----- SOURCE RECORDS -----
===== src/rtl/frac_ramp_pkg.sv =====
package frac_ramp_pkg;
  localparam int unsigned ADDR_W  = 20;
  localparam int unsigned DATA_W  = 32;
  localparam int unsigned K_W     = 22;
  localparam int unsigned K_LSB   = 9;
  localparam int unsigned M_W     = 9;
  localparam int unsigned STB_BIT = 17;

  localparam logic [ADDR_W-1:0] BASE0   = 20'h44000;
  localparam logic [ADDR_W-1:0] STB_OFS = 20'h0000C;
  localparam logic [ADDR_W-1:0] M_OFS   = 20'h00004;

  typedef enum logic [3:0] {
    ST_IDLE, ST_RD_K, ST_RD_S, ST_PLAN, ST_WAIT, ST_WR_K, ST_STB_HI,
    ST_STB_LO, ST_RST_ON, ST_RP_K, ST_RD_M, ST_WR_M, ST_RST_OFF
  } ramp_st_e;

  function automatic logic [ADDR_W-1:0] reg_base(input logic [1:0] lane,
                                                 input logic [1:0] pll);
    logic [1:0] p;
    p = (pll == 2'd3) ? 2'd2 : pll;
    return BASE0 + {3'b0, lane, 15'b0} + {10'b0, p, 8'b0};
  endfunction

  function automatic logic [DATA_W-1:0] put_k(input logic [DATA_W-1:0] w,
                                              input logic [K_W-1:0] k);
    logic [DATA_W-1:0] r;
    r = w;
    r[K_LSB +: K_W] = k;
    return r;
  endfunction

  function automatic logic [DATA_W-1:0] put_m(input logic [DATA_W-1:0] w,
                                              input logic [M_W-1:0] m);
    logic [DATA_W-1:0] r;
    r = w;
    r[M_W-1:0] = m;
    return r;
  endfunction
endpackage
--- src/rtl/chan_irq_ctrl.sv ---
module chan_irq_ctrl
  import chan_irq_pkg::*;
#(
  parameter int OFF_W      = 8,
  parameter int OFF_STATUS = 'h10,
  parameter int OFF_REQ    = 'h14,
  parameter int OFF_EN     = 'h18,
  parameter int OFF_DET    = 'h1C
) (
  input  logic             regWrEn,
  input  logic [OFF_W-1:0] regAddr,
  input  logic             evtDone,
  input  logic             evtAbort,
  output irqStrobe_t       strb
);

  localparam logic [OFF_W-1:0] ADDR_STATUS = OFF_W'(OFF_STATUS);
  localparam logic [OFF_W-1:0] ADDR_REQ    = OFF_W'(OFF_REQ);
  localparam logic [OFF_W-1:0] ADDR_EN     = OFF_W'(OFF_EN);
  localparam logic [OFF_W-1:0] ADDR_DET    = OFF_W'(OFF_DET);

  regSel_e sel;

  always_comb begin
    unique case (regAddr)
      ADDR_STATUS: sel = SEL_STATUS;
      ADDR_REQ:    sel = SEL_REQ;
      ADDR_EN:     sel = SEL_EN;
      ADDR_DET:    sel = SEL_DET;
      default:     sel = SEL_NONE;
    endcase
  end

  always_comb begin
    strb.rdSel    = sel;
    // Only the request and enable registers accept writes
    strb.clrReq   = regWrEn && (sel == SEL_REQ);
    strb.wrEnable = regWrEn && (sel == SEL_EN);
    strb.setDone  = evtDone;
    strb.setAbort = evtAbort;
  end

endmodule

--- src/rtl/chan_irq_datapath.sv ---
module chan_irq_datapath
  import chan_irq_pkg::*;
#(
  parameter int REG_W     = 32,
  parameter int DONE_BIT  = 1,
  parameter int ABORT_BIT = 13
) (
  input  logic             clk,
  input  logic             rst_n,
  input  irqStrobe_t       strb,
  input  logic [REG_W-1:0] wrData,
  input  logic [REG_W-1:0] hwStatus,
  output logic [REG_W-1:0] rdData,
  output logic             irqOut
);

  localparam logic [REG_W-1:0] ONE        = {{(REG_W-1){1'b0}}, 1'b1};
  localparam logic [REG_W-1:0] DONE_MASK  = ONE << DONE_BIT;
  localparam logic [REG_W-1:0] ABORT_MASK = ONE << ABORT_BIT;
  localparam logic [REG_W-1:0] IMPL_MASK  = DONE_MASK | ABORT_MASK;

  logic [REG_W-1:0] reqQ, enQ, setVec, clrVec, detVal;

  // An abort also reports done
  always_comb begin
    setVec = '0;
    if (strb.setDone || strb.setAbort) setVec = setVec | DONE_MASK;
    if (strb.setAbort)                 setVec = setVec | ABORT_MASK;
  end

  assign clrVec = strb.clrReq ? (wrData & IMPL_MASK) : '0;

  always_ff @(posedge clk or negedge rst_n) begin
    if (!rst_n) begin
      reqQ <= '0;
      enQ  <= '0;
    end else begin
      reqQ <= (reqQ & ~clrVec) | setVec;  // set has priority
      if (strb.wrEnable) enQ <= wrData & IMPL_MASK;
    end
  end

  assign detVal = reqQ & enQ;
  assign irqOut = |detVal;

  always_comb begin
    unique case (strb.rdSel)
      SEL_STATUS: rdData = hwStatus & IMPL_MASK;
      SEL_REQ:    rdData = reqQ;
      SEL_EN:     rdData = enQ;
      SEL_DET:    rdData = detVal;
      default:    rdData = '0;
    endcase
  end

  // a done event always leaves the done bit set
  p_done_sticks_r6: assert property (@(posedge clk) disable iff (!rst_n)
    strb.setDone |=> reqQ[DONE_BIT]);

  // an abort sets both bits
  p_abort_both_r4: assert property (@(posedge clk) disable iff (!rst_n)
    strb.setAbort |=> (reqQ[ABORT_BIT] && reqQ[DONE_BIT]));

  // with no clear and no event the request register holds
  p_req_hold_r5: assert property (@(posedge clk) disable iff (!rst_n)
    (!strb.clrReq && !strb.setDone && !strb.setAbort) |=> $stable(reqQ));

  // a clear of the abort bit with no abort event empties it
  p_abort_clear_r5: assert property (@(posedge clk) disable iff (!rst_n)
    (strb.clrReq && wrData[ABORT_BIT] && !strb.setAbort) |=> !reqQ[ABORT_BIT]);

  // unimplemented bits never hold state
  p_unused_zero_r7: assert property (@(posedge clk) disable iff (!rst_n)
    ((enQ & ~IMPL_MASK) == '0) && ((reqQ & ~IMPL_MASK) == '0));

  // no interrupt while nothing is enabled
  p_quiet_masked_r9: assert property (@(posedge clk) disable iff (!rst_n)
    (enQ == '0) |-> !irqOut);

  // the enable register changes only through its own write strobe
  p_en_hold_r10: assert property (@(posedge clk) disable iff (!rst_n)
    !strb.wrEnable |=> $stable(enQ));

endmodule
-----
• **WHAT IS EXPECTED**
Please copy each line of the records above that holds the word "regWrEn".

• **FINISHED TASK**
  input  logic             regWrEn,
    strb.clrReq   = regWrEn && (sel == SEL_REQ);
    strb.wrEnable = regWrEn && (sel == SEL_EN);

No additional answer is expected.